▶ [Exercise objective]: Return only the lines of the listing below that run from the line with "- Num rows: 14 (unchanged)" through the line with "- Crit Path Max Fanout: 4 (unchanged)", both ends included, exactly as written.

___ Listed entries ___

==> src/rtl/ct_split_pkg.sv <==
// Shared definitions for the ct splitter: packet framing state and sizing helper.
package ct_split_pkg;

  typedef enum logic {
    ST_IDLE = 1'b0,  // awaiting start of packet
    ST_PKT  = 1'b1   // mid-packet, destination mask locked
  } pkt_state_e;

  function automatic int clogb2(input int value);
    int v;
    v = (value > 1) ? value - 1 : 1;
    clogb2 = 0;
    while (v > 0) begin
      clogb2++;
      v = v >> 1;
    end
  endfunction

endpackage

==> src/rtl/ct_split_if.sv <==
// Beat bus for the 1-to-NO splitter: one valid/ready/eop input, NO replicated outputs.
interface ct_split_if #(
  parameter int NO    = 2,
  parameter int WIDTH = 1
);
  logic [WIDTH-1:0]         i_data;
  logic                     i_valid;
  logic                     o_ready;
  logic                     i_eop;
  logic [NO-1:0]            i_mask;
  logic [NO-1:0][WIDTH-1:0] o_data;
  logic [NO-1:0]            o_valid;
  logic [NO-1:0]            o_eop;
  logic [NO-1:0]            i_ready;

  modport slave (
    input  i_data, i_valid, i_eop, i_mask, i_ready,
    output o_ready, o_data, o_valid, o_eop
  );

  modport master (
    output i_data, i_valid, i_eop, i_mask, i_ready,
    input  o_ready, o_data, o_valid, o_eop
  );
endinterface

==> src/rtl/ct_split_track.sv <==
// Per-output acceptance tracker: offers a beat to every masked output that has not
// taken it yet and retires the beat once all masked outputs are covered.
module ct_split_track #(
  parameter int NO = 2
) (
  input  logic          clk,
  input  logic          reset,
  input  logic          valid,
  input  logic [NO-1:0] mask,
  input  logic [NO-1:0] ready,
  output logic [NO-1:0] offer,
  output logic          retire,
  output logic          xfer
);

  logic [NO-1:0] done;
  logic [NO-1:0] accept;
  logic [NO-1:0] clear;

  for (genvar k = 0; k < NO; k++) begin : g_lane
    assign offer[k]  = valid & mask[k] & ~done[k];
    assign accept[k] = offer[k] & ready[k];
    // Output k no longer blocks the beat if served, unselected, or ready now.
    assign clear[k]  = done[k] | ~mask[k] | ready[k];
  end

  assign retire = &clear;
  assign xfer   = valid & retire;

  // done survives i_valid dropping so a resumed beat is never re-offered.
  always_ff @(posedge clk) begin
    if (reset)     done <= '0;
    else if (xfer) done <= '0;
    else           done <= done | accept;
  end

endmodule

==> src/rtl/ct_split.sv <==
// 1-to-NO packet splitter/broadcaster: locks the destination mask at SOP and
// retires each beat only after every selected output has accepted it once.
module ct_split
  import ct_split_pkg::*;
#(
  parameter int NO    = 2,
  parameter int WIDTH = 1
) (
  input  logic     clk,
  input  logic     reset,
  ct_split_if.slave bus
);

  pkt_state_e       state;
  logic [NO-1:0]    pkt_mask;
  logic [NO-1:0]    eff_mask;
  logic [WIDTH-1:0] beat_data;
  logic             xfer;

  assign eff_mask  = (state == ST_PKT) ? pkt_mask : bus.i_mask;
  assign beat_data = bus.i_data;

  ct_split_track #(.NO(NO)) u_track (
    .clk    (clk),
    .reset  (reset),
    .valid  (bus.i_valid),
    .mask   (eff_mask),
    .ready  (bus.i_ready),
    .offer  (bus.o_valid),
    .retire (bus.o_ready),
    .xfer   (xfer)
  );

  for (genvar k = 0; k < NO; k++) begin : g_rep
    assign bus.o_data[k] = beat_data;
    assign bus.o_eop[k]  = bus.i_eop;
  end

  // Single-beat packets return straight to IDLE; the mask is only captured at SOP.
  always_ff @(posedge clk) begin
    if (reset) begin
      state    <= ST_IDLE;
      pkt_mask <= '0;
    end else if (xfer) begin
      if (state == ST_IDLE) pkt_mask <= bus.i_mask;
      state <= bus.i_eop ? ST_IDLE : ST_PKT;
    end
  end

endmodule

==> src/flat_wrapper.sv <==
// flat-port wrapper written by rule: the top's interface ports become plain ports
module ct_split_flat import ct_split_pkg::*;
#(
  parameter int NO    = 2,
  parameter int WIDTH = 1
)
  (clk, reset, bus_i_data, bus_i_valid, bus_i_eop, bus_i_mask, bus_i_ready, bus_o_ready, bus_o_data, bus_o_valid, bus_o_eop);
  ct_split_if #(.NO(NO), .WIDTH(WIDTH)) bus_i ();
  input  logic clk;
  input  logic reset;
  input wire logic [$bits(bus_i.i_data)-1:0] bus_i_data;
  input wire logic [$bits(bus_i.i_valid)-1:0] bus_i_valid;
  input wire logic [$bits(bus_i.i_eop)-1:0] bus_i_eop;
  input wire logic [$bits(bus_i.i_mask)-1:0] bus_i_mask;
  input wire logic [$bits(bus_i.i_ready)-1:0] bus_i_ready;
  output wire logic [$bits(bus_i.o_ready)-1:0] bus_o_ready;
  output wire logic [$bits(bus_i.o_data)-1:0] bus_o_data;
  output wire logic [$bits(bus_i.o_valid)-1:0] bus_o_valid;
  output wire logic [$bits(bus_i.o_eop)-1:0] bus_o_eop;
  assign bus_i.i_data = bus_i_data;
  assign bus_i.i_valid = bus_i_valid;
  assign bus_i.i_eop = bus_i_eop;
  assign bus_i.i_mask = bus_i_mask;
  assign bus_i.i_ready = bus_i_ready;
  assign bus_o_ready = bus_i.o_ready;
  assign bus_o_data = bus_i.o_data;
  assign bus_o_valid = bus_i.o_valid;
  assign bus_o_eop = bus_i.o_eop;
  ct_split #(.NO(NO), .WIDTH(WIDTH)) u_core (.clk(clk), .reset(reset), .bus(bus_i));
endmodule
==> config.mk <==
export PLATFORM = sky130hd
export DESIGN_NAME = ct_split_flat
export DESIGN_NICKNAME = d
export VERILOG_FILES = /design/src/rtl/ct_split_pkg.sv /design/src/rtl/ct_split_if.sv /design/src/rtl/ct_split_track.sv /design/src/rtl/ct_split.sv /design/src/flat_wrapper.sv
export SDC_FILE = /design/constraint.sdc
export NUM_CORES = 1
export LEC_CHECK = 0
export ABC_AREA = 1
export BUFFER_PORTS_ARGS = -buffer_cell sky130_fd_sc_hd__buf_4
export CAP_MARGIN = 20
export CORE_AREA = 2 2 39 41
export CTS_CLUSTER_DIAMETER = 40
export DETAILED_ROUTE_END_ITERATION = 6
export DIE_AREA = 0 0 41 43
export GPL_ROUTABILITY_DRIVEN = 0
export GPL_TIMING_DRIVEN = 0
export HOLD_SLACK_MARGIN = 0.02
export SLEW_MARGIN = 20
export SYNTH_ARGS = -nofsm -noshare
export SYNTH_HDL_FRONTEND = slang
export SYNTH_HIERARCHICAL = 1
export SYNTH_SLANG_ARGS = --single-unit
==> constraint.sdc <==
create_clock -name clk -period 1.3 [get_ports clk]
set_clock_uncertainty 0.05 [all_clocks]
set_input_delay 0.065 -clock clk [delete_from_list [all_inputs] [get_ports clk]]
set_output_delay 0.065 -clock clk [all_outputs]
set_load 0.05 [all_outputs]
### After elaboration in Yosys (flattened, before gate mapping)

Index checks and enable logic that the tools add are counted.

| cells by class | value |
|---|---|
| reductions and logical operators | 2 |
| muxes and demuxes | 2 |
| bitwise operators | 16 |

Operators with widths:

| kind | number |
|---|---|
| bitwise AND 1 bit | 7 |
| inverter 1 bit | 4 |
| OR 1 bit | 4 |
| 2-to-1 mux 2 bit | 1 |
| OR 2 bit | 1 |
| AND reduction 2 bit | 1 |
| OR reduction 2 bit | 1 |
| 2-to-1 mux 1 bit | 1 |

| word-level totals | value |
|---|---|
| bits of input ports | 9 |
| flip-flop bits (word level) | 5 |
| output and inout bits | 7 |

### Longest topological paths before layout

Gate-level depths: netlist of run 1.

| logic depth | value |
|---|---|
| depth after elaboration | 7 |
| mapped depth | 10 |
| gate-level depth less buffers | 10 |

### Cells and area by module

Netlist of run 1, hierarchy kept.

Modules (own cells, without submodules):

| module | cells an instance | seq. area each (µm²) | area each (µm²) | instances |
|---|---|---|---|---|
| ct_split | 26 | 60.1 | 171.4 | 1 |
| ct_split_track | 21 | 40.0 | 125.1 | 1 |

### Worst setup path before layout of run 1

OpenSTA, ideal clock, no wires.

| timing | value |
|---|---|
| path type | register to register |
| from | reg u_core.state |
| to | reg u_core.u_track.done[1] |
| slack | -38 ps |
| library setup time | 65 ps |
| cell stages (with the launch flop) | 7 |
| arrival | 1224 ps |
| cells stage by stage | dfxtp_1 -> nand2_1 -> nand2_1 -> nand2_1 -> nor2_2 -> a21oi_1 -> nor2_1 |

| on the way | value |
|---|---|
| elaborated cells between the ends (all ways) | 14 |

RTL lines:

| item | line | text |
|---|---|---|
| start: declaration | ct_split.sv:14 | `pkt_state_e state;` |
| start signal: assignment | ct_split.sv:46 | `state <= bus.i_eop ? ST_IDLE : ST_PKT;` |
| 2-to-1 mux 2 bit | - |  |
| named net u_core.eff_mask[1] | ct_split.sv:16 | `logic [NO-1:0] eff_mask;` |
| bitwise AND 1 bit (2 in a row) | ct_split_track.sv:21 | `assign offer[k] = valid & mask[k] & ~done[k];` |
| named net bus_o_valid[1] | flat_wrapper.sv:18 | `output wire logic [$bits(bus_i.o_valid)-1:0] bus_o_valid;` |
| bitwise AND 1 bit | ct_split_track.sv:22 | `assign accept[k] = offer[k] & ready[k];` |
| OR 2 bit | ct_split_track.sv:34 | `else done <= done \| accept;` |
| end signal: assignment | ct_split_track.sv:34 |  |
| end: declaration | ct_split_track.sv:16 | `logic [NO-1:0] done;` |

The timed path passes the listed nets, and every way through them passes these cells.
A chain may end at the register's enable or synchronous reset.

### Worst setup path in the final report of run 1

| timing | value |
|---|---|
| from | reg u_core.state |
| to | out bus_o_ready |

| on the way | value |
|---|---|
| word-level cells in the longest chain between the ends | 5 |
| elaborated cells between the ends (all ways) | 8 |

Ends and longest elaborated chain:

| item | line | text |
|---|---|---|
| 2-to-1 mux 2 bit | - |  |
| named net u_core.eff_mask[0] | ct_split.sv:16 |  |
| inverter 1 bit | ct_split_track.sv:24 | `assign clear[k] = done[k] \| ~mask[k] \| ready[k];` |
| OR 1 bit (2 in a row) | ct_split_track.sv:24 |  |
| AND reduction 2 bit | ct_split_track.sv:27 | `assign retire = &clear;` |
| end: declaration | flat_wrapper.sv:16 | `output wire logic [$bits(bus_i.o_ready)-1:0] bus_o_ready;` |

The timed path passes the listed nets, and every way through them passes these cells.

==> results.md, run 1 <==
- Reg2reg path depth: 10
- Mean routed wirelength per cell: 7.573 µm
- Maximum root-to-sink buffer count: 2
- Remaining Overflow, GRT: 0
- Status: finished, final reports clean
- Most Frequent Cell on Critical Path: nand2_2
- DR vias: 319
- Min-delay worst type: in -> reg
- Mapped cell area: 296.5 µm²
- Leakage: 0.2592 nW
- Num rows: 14
- Ys Warns: 6
- # IOs: 16
- First-pass detailed-route iteration total: 4
- Worst setup path end: bus_o_ready
- Crit Path Max Fanout: 4
- Final Max Slew Viols: 0
- Number of synthesized register bits: 5
- Layout cell share with drive strength beyond 1: 48.48%
- Fmax: 816.8 MHz
- Worst Tran Pin Value: 0.1613 ns
- Final setup fails: 0
- CTS tree: built
- Tcrit/Tclk final: 94.18%
- Die Area: 1763 µm²
- H-tree depth: 1
- Final net count: 76
- Crit. Startpoint: u_core/state$_SDFFE_PP0P_
- Peak supply drop: 0.4538 mV
- Crit Path Category: reg -> out
- CP required: 1.19 ns
- Reg-to-Reg End: u_core/pkt_mask[1]$_SDFFE_PP0P_
- Distinct cells, synth: 11
- Initial core utilization: 21.43%
- Die H: 43 µm
- 1st-iter DRT viols: 9
- Worst r2r src: u_core/state$_SDFFE_PP0P_
- Switching power: 0.1864 mW
- Area Overhead vs Synth: 67.09%
- Slowest Stage Delay on Critical Path: 0.34 ns
- Setup TNS: 0 ns
- Final wirelength: 621 µm
- Clock Power Share: 33.1%
- Diode count: 0
- Number of global-route vias before repair: 266
- Hold Slack: 0.03317 ns
- Relative slew slack: 89.23%
- CTS root buffer: clkbuf_4
- CP Launch Type: register
- Syn Nets: 56
- Int Power: 0.3583 mW
- Die width: 41 µm
- # DRC: 0
- Max Cap Viol: 0
- Minimum clock period: 1.224 ns
- Pwr/cell area: 1099 nW/µm²
- Seq/Total Area, Yosys: 33.76%
- Vias/cell: 3.890
- Slowest stage cell, crit path: dfxtp_2
- Num CTS Buffers: 3
- Largest net degree at the start of global routing: 7
- CP cell instances: inv_2 -> nand2_2 -> nand2_2 -> nand3b_1 -> nand2_1 -> inv_1 -> buf_6
- Initial antenna violation count: 0
- GRT Overall Usage: 9.127%
- DP Worst Slack: 0.03249 ns
- Clk Latency, worst-skew pair: 0.24 ns
- Dpl hpwl: 494.3 µm
- Core area: 1384 µm²
- Power Total: 0.5447 mW
- RSZ-0062 raised after global routing: yes
- Post-route ant nets: 0
- Avg Inst Size Synth: 6.309 µm²
- Syn Inst Count: 47
- Critical path capture point type: output pin
- PnR worst setup slack: 0.07568 ns
- Worst-path clk slew: 0.04 ns
- Comb pwr share: 34.7%
- Flop pwr share: 32.2%
- I/O Buffers: 14
- Reg2reg setup slack: 0.10 ns
- Sw Ratio: 34.23%
- Clock Sinks: 5
- CP Data Arrival Time: 1.11 ns
- First-pass GRT wire length: 966 µm
- Hold Vio Cnt, Final: 0
## cell usage in the layout (no fill, tap or decap), types with 2 or more instances in the layout
cell type / count
dfxtp_1: 4
inv_2: 2
nor2_4: 2
nand3_1: 3
nand2_1: 8
nand2_2: 4
nor2_1: 5
clkbuf_4: 3
inv_1: 7
a21oi_1: 3
buf_6: 3
buf_4: 15
## worst min-delay path by stage
stage                              start                           endpoint  slack [ns]  cells after the start
after global routing               reset    u_core/pkt_mask[1]$_SDFFE_PP0P_        0.04                      4
after detailed placement       bus_i_eop          u_core/state$_SDFFE_PP0P_        0.22                      2
after global placement         bus_i_eop          u_core/state$_SDFFE_PP0P_        0.21                      2
after floorplan                bus_i_eop          u_core/state$_SDFFE_PP0P_        0.11                      1
final                     bus_i_ready[0]  u_core/u_track/done[0]$_SDFF_PP0_        0.03                      3
after CTS                 bus_i_ready[0]  u_core/u_track/done[0]$_SDFF_PP0_        0.03                      3
## final cells by class
class / instances / area (µm²)
clock buffers: 4 / 26.28
fillers: 149 / 888.4
flip-flops and latches: 5 / 101.3
multi-input cells: 29 / 157.7
well taps: 16 / 20.02
plain buffers: 4 / 30.03
inverters: 9 / 33.78
repair buffers: 15 / 126.4
## stage by stage
step	instances	util, %	instance area [µm²]
2_1_floorplan	47	-	306.5
3_3_place_gp	77	31.19	431.7
3_5_place_dp	77	31.19	431.7
4_1_cts	82	34.18	473.0
5_1_grt	82	35.80	495.5
6_report	82	35.80	495.5
## power by group through the flow
stage | registers, mW | clock network (mW) | logic (mW)
CTS | 0.175 | 0.192 | 0.178
detailed placement | 0.177 | 0 | 0.172
finish | 0.176 | 0.180 | 0.189
floorplan | 0.176 | 0 | 0.121
global route | 0.176 | 0.210 | 0.203
global placement | 0.178 | 0 | 0.170
## sequential cells by signal, summed over array words and instances (netlist names)
register,flops
u_core/u_track/done,2
u_core/state,1
u_core/pkt_mask,2
## worst max-delay path, delay by kind of cell (launching register included)
kind,cells,cell delay [ns]
buffers and inverters,3,0.26
flip-flops,1,0.34
AND/OR/NAND/NOR,4,0.27
## what timing repair did
item	in CTS	in global routing
pin swaps	0	2
endpoints found under the hold margin	1	0
endpoints found under the setup margin	1	6
buffers inserted	0	0
hold buffers	1	0
gates resized for setup	2	8
## per-layer routing
metal  part of all wire, %  up-vias  GRT usage (%)
met2                    53        7          12.50
met1                    38      137          7.692
met4                     0        0          6.000
met3                   8.2        0          9.424
met5                     0        -              0
li1                      -      175              -
## Yosys cell counts (all sizes together)
master	count	area (µm²)
nand3	4	20.02
a21oi	3	15.01
dfxtp	5	100.1
nor2	8	37.54
inv	9	33.78
nand2	12	45.04
buf	4	30.03
o21bai	1	7.510
nand3b	1	7.510
## kinds of logic after synthesis
logic type | share of synthesized area [%]
buffers and inverters | 21.52
flip-flops | 33.76
AND/OR/NAND/NOR | 37.13
AO/OA/AOI/OAI | 7.594
Note: power is estimated with default switching activity, not from simulation.
==> inputs of run 2 (changes only) <==
- PLACE_DENSITY: not set -> 0.5
==> run 2 against run 1 <==
Non-clock buffer count is the same. Sequential power about the same. Routed wire length decreased by 4.2%. Via count fell by 4.1%. Clock-buffer cell count unchanged. Sequential cell count unchanged. Sequential share of layout area is 0.052 points higher. Critical path type unchanged. Critical endpoint unchanged.
==> results.md, run 2 (synthesis results as in run 1) <==
- Status: finished, final reports clean
- CTS root buffer: clkbuf_4
- Die width: 41 µm (unchanged)
- Design area: 494.2 µm² (-0.25%)
- RSZ-0062 raised after global routing: yes
- GRT Overall Usage: 8.317% (-0.81 points)
- Min-Delay Startpoint: bus_i_ready[0]
- Max Cap Viol: 0 (unchanged)
- Reg2reg setup slack: 0.10 ns (about the same)
- Initial antenna violation count: 0 (unchanged)
- Diode count: 0 (unchanged)
- Clock Power Share: 33.3% (+0.2 points)
- Slowest Stage Delay on Critical Path: 0.35 ns (about the same)
- WHS Endpoint: u_core/u_track/done[0]$_SDFF_PP0_
- Peak supply drop: 0.5547 mV (+22%)
- Crit Path Category: reg -> out
- # IOs: 16 (unchanged)
- Area Overhead vs Synth: 66.67%
- Dpl hpwl: 496.3 µm (+0.40%)
- Fmax: 808.9 MHz (-0.97%)
- WP buf/inv: 3 (unchanged)
- Non-Filler Instances: 82 (unchanged)
- Core area: 1384 µm² (unchanged)
- Hold Crit Depth: 3 (unchanged)
- Most common cell after layout, fill and taps aside: buf_4
- Final net count: 76 (unchanged)
- CP cell instances: inv_2 -> nand2_2 -> nand2_2 -> nand3_1 -> nand2_1 -> inv_1 -> buf_6
- Die H: 43 µm (unchanged)
- CP required: 1.19 ns (about the same)
- Seq. cell area: 101.3 µm² (unchanged)
- Worst r2r src: u_core/state$_SDFFE_PP0P_
- Vias/cell: 3.732 (-4.1%)
- First-pass GRT wire length: 959 µm (-0.72%)
- First-pass detailed-route iteration total: 4 (unchanged)
- CP Launch Type: register
- Comb pwr share: 34.5% (-0.2 points)
- Inst Count DP: 77 (unchanged)
- Hold Slack: 0.02824 ns (-0.004923 ns)
- Final setup fails: 0 (unchanged)
- Post-CTS Setup Inserts: 0 (unchanged)
- Minimum clock period: 1.236 ns (+0.01195 ns)
- Number of global-route vias before repair: 265 (-0.38%)
- Power Total: 0.5463 mW (+0.29%)
- Relative slew slack: 89.94% (+0.71 points)
- CTS tree: built
- Area of the multi-input gates: 152.6 µm² (-3.2%)
- Pwr/cell area: 1105 nW/µm² (+0.55%)
- DR vias: 306 (-4.1%)
- Clock Sinks: 5 (unchanged)
- Clk Latency, worst-skew pair: 0.24 ns (about the same)
- Placed inst area: 431.7 µm² (unchanged)
- Hold Vio Cnt, Final: 0 (unchanged)
- Mean routed wirelength per cell: 7.256 µm (-4.2%)
- 1st-iter DRT viols: 5 (-4)
- I/O Buffers: 14 (unchanged)
- Crit path max-delay family: flip-flops
- Worst Tran Pin Value: 0.1507 ns (-0.01059 ns)
- Initial core utilization: 21.43% (unchanged)
- Tcrit/Tclk final: 95.10% (+0.92 points)
- # DRC: 0 (unchanged)
- Most Frequent Cell on Critical Path: nand2_2
- Post-route ant nets: 0 (unchanged)
- Critical path capture point type: output pin
- Final Max Slew Viols: 0 (unchanged)
- Final wirelength: 595 µm (-4.2%)
- Num rows: 14 (unchanged)
- Die Area: 1763 µm² (unchanged)
- Reg2reg path depth: 9 (-1)
- Sw Ratio: 34.27% (+0.046 points)
- Switching power: 0.1872 mW (+0.43%)
- Leakage: 0.2590 nW (about the same)
- Int Power: 0.3591 mW (+0.22%)
- Min-delay worst type: in -> reg
- Slowest stage cell, crit path: dfxtp_2
- Most frequent cells in the layout: 15 x buf_4, 8 x nand2_1, 7 x inv_1
- Layout cell share with drive strength beyond 1: 46.97% (-1.5 points)
- Worst-path clk slew: 0.05 ns (about the same)
- Final core utilization: 35.71% (-0.090 points)
- Flop pwr share: 32.2% (about the same)
- H-tree depth: 1 (unchanged)
- CP Data Arrival Time: 1.12 ns (about the same)
- Crit Path Max Fanout: 4 (unchanged)
- Largest registers: u_core/pkt_mask (2), u_core/u_track/done (2), u_core/state (1)
- Maximum root-to-sink buffer count: 2 (unchanged)
- Reg-to-Reg End: u_core/pkt_mask[1]$_SDFFE_PP0P_
- Fill count: 152 (+2.0%)
- Largest net degree at the start of global routing: 7 (unchanged)
- Num CTS Buffers: 3 (unchanged)
- Remaining Overflow, GRT: 0 (unchanged)
-- run 2: per-stage QoR --
step	setup TNS [ns]	setup WS, ns
after floorplan	0	0.1236
after global placement	0	0.01101
after detailed placement	0	0.01064
after CTS	0	0.006576
after global routing	-0.02170	-0.01870
final	0	0.06372
-- run 2: how the worst max path moves through the flow --
stage | from | end | slack, ns | cells past startpoint
6_report | u_core/state$_SDFFE_PP0P_ | bus_o_ready | 0.06 | 7
5_1_grt | u_core/state$_SDFFE_PP0P_ | bus_o_ready | -0.02 | 7
4_1_cts | u_core/state$_SDFFE_PP0P_ | bus_o_ready | 0.007 | 7
3_5_place_dp | u_core/state$_SDFFE_PP0P_ | u_core/pkt_mask[1]$_SDFFE_PP0P_ | 0.01 | 9
3_3_place_gp | u_core/state$_SDFFE_PP0P_ | u_core/pkt_mask[1]$_SDFFE_PP0P_ | 0.01 | 9
2_1_floorplan | u_core/state$_SDFFE_PP0P_ | u_core/u_track/done[1]$_SDFF_PP0_ | 0.12 | 6
-- run 2: tightest hold or removal path, stage by stage --
cell and delay (ns):
buf_4 0.08, a21oi_1 0.05, nor2_1 0.08
-- run 2: layout make-up --
cell class | count | area share (%)
Tap cell | 16 | 4.051
Inverter | 9 | 6.835
Buffer | 4 | 6.076
Sequential cell | 5 | 20.51
Clock buffer | 4 | 5.316
Timing Repair Buffer | 15 | 26.33
Multi-Input combinational cell | 29 | 30.89
-- run 2: power by group through the flow --
stage               clock, mW  combinational (mW)  sequential (mW)
floorplan                   0               0.121            0.176
global placement            0               0.171            0.178
detailed placement          0               0.172            0.178
CTS                     0.192               0.175            0.176
global route            0.198               0.205            0.176
finish                  0.182               0.188            0.176
-- run 2: layer usage --
metal,share of wire [%],track usage [%]
met1,50,11.50
met2,42,9.063
met3,7.7,3.141
met4,0,8.000
met5,0,0
-- run 2: what timing repair did --
item                                    in CTS  in global routing
endpoints found under the hold margin        1                  0
endpoints found under the setup margin       4                  6
hold buffers                                 1                  0
pin swaps                                    0                  2
gates resized for setup                      1                  9
==> inputs of run 3 (changes only) <==
- SETUP_SLACK_MARGIN: not set -> 0.1
==> run 3 against run 2 <==
Core utilization rose by 0.81 points. Fmax grew 0.59%. Routed wire length rose by 1.2%. Sequential cell count unchanged. Sequential power about the same. Final cell count stayed put. Critical path type unchanged. Largest power group unchanged. Highest routed layer unchanged.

___

▶ [Solution for this task]:
- Num rows: 14 (unchanged)
- Die Area: 1763 µm² (unchanged)
- Reg2reg path depth: 9 (-1)
- Sw Ratio: 34.27% (+0.046 points)
- Switching power: 0.1872 mW (+0.43%)
- Leakage: 0.2590 nW (about the same)
- Int Power: 0.3591 mW (+0.22%)
- Min-delay worst type: in -> reg
- Slowest stage cell, crit path: dfxtp_2
- Most frequent cells in the layout: 15 x buf_4, 8 x nand2_1, 7 x inv_1
- Layout cell share with drive strength beyond 1: 46.97% (-1.5 points)
- Worst-path clk slew: 0.05 ns (about the same)
- Final core utilization: 35.71% (-0.090 points)
- Flop pwr share: 32.2% (about the same)
- H-tree depth: 1 (unchanged)
- CP Data Arrival Time: 1.12 ns (about the same)
- Crit Path Max Fanout: 4 (unchanged)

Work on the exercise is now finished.